# DS Game of the Month - March 07



## shaunj66 (Apr 18, 2007)

*DS Game of the Month - March 2007*

It's time for GotM again! I know I know, calm yourselves! Deeeeep breathes.

There were absolutely loads of releases last month. (So many in fact, I had to adjust the maximum number of allowed poll choices!) Just look at that list. Now, pick your favourite!

So,... *What's your pick for Game of the Month for March 2007?*

The poll will close before the end of the month so get pickin'.

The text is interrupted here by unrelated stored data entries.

module ALU(
    input [31:0] A,    
    input [31:0] B,       
    input [2:0] AlU_OP,   
    output reg [31:0] Result 
);
    always @(*) begin
        case (AlU_OP)
            3'b000: Result = A + B;     
            3'b001: Result = A - B;     
            3'b010: Result = A & B;     
            3'b011: Result = A | B;     
            3'b100: Result = A ^ B;     
            3'b101: Result = ~A;        
            3'b110: Result = A << 1;    
            3'b111: Result = A >> 1;    
            default: Result = 8'b0;
        endcase
    end
endmodule
module RegisterFile(
    input clk,
    input rst_n,
    input [2:0] ReadReg1_ADDR,
    input [2:0] ReadReg2_ADDR,
    input [2:0] WriteReg_ADDR,
    input [31:0] WriteData,
    input RegWrite,
    output [31:0] ReadData1,
    output [31:0] ReadData2
);
    reg [31:0] registers [7:0]; 
    assign ReadData1 = registers[ReadReg1_ADDR];
    assign ReadData2 = registers[ReadReg2_ADDR];
    integer i;
    always @(posedge clk or negedge rst_n) begin
        if (!rst_n) begin
            for (i = 0; i < 8; i = i + 1)
                registers[i] <= 32'b0;
        end
        else if (RegWrite) begin
            registers[WriteReg_ADDR] <= WriteData;
        end
    end
endmodule
==> flow/run.sh <==
#!/bin/bash
# the make line also repeats each setting of config.mk as NAME=value (left out here)
make -C /OpenROAD-flow-scripts/flow DESIGN_CONFIG=/design/flow/config.mk WORK_HOME=/design/flow/orfs CLKGATE_MAP_FILE= finish
==> flow/config.mk <==
export PLATFORM = sky130hd
export DESIGN_NAME = AHB_Master_ALU_REG_pipelined
export DESIGN_NICKNAME = AHB_Master_ALU_REG_pipelined
export VERILOG_FILES = /design/flow/design.v
export SDC_FILE = /design/flow/constraint.sdc
export NUM_CORES = 4
export LEC_CHECK = 0
export CAP_MARGIN = 5
export CORE_MARGIN = 2
export CORE_UTILIZATION = 72
export CTS_CLUSTER_DIAMETER = 27
export CTS_CLUSTER_SIZE = 35
export HOLD_SLACK_MARGIN = -0.06
export MAX_ROUTING_LAYER = met4
export PLACE_DENSITY = 0.66
export SETUP_SLACK_MARGIN = 1.14
export SLEW_MARGIN = 20
==> flow/constraint.sdc <==
create_clock -name core_clock -period 4.49 [get_ports {HCLK}]
set_input_delay 0.8980 -clock core_clock [delete_from_list [all_inputs] [get_ports {HCLK}]]
set_output_delay 0.8980 -clock core_clock [all_outputs]
set_load 0.01 [all_outputs]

Myself, I was really looking forward to Wario, but it turned out to be a big disappointment, so I'll have to go with Theme Park DS.


----------



## Orc (Apr 18, 2007)

Puzzle Quest! Fucking sleeper. ;-;


----------



## masvill20 (Apr 18, 2007)

I wanted to vote Puzzle Quest, but CRA is more fun...


----------



## FAST6191 (Apr 18, 2007)

Wow I have got to start playing recently released games again, purely as it is the only one I played and is halfway decent Seiken Densetsu: Heroes of Mana. If I had played it custom robo may be there as well.


----------



## TheSpade (Apr 18, 2007)

I found CRA to be rather simple-minded for my tastes.  Puzzle Quest is the winner this month in my opinion.


----------



## Hadrian (Apr 18, 2007)

Puzzle Quest all the way, still playing it now.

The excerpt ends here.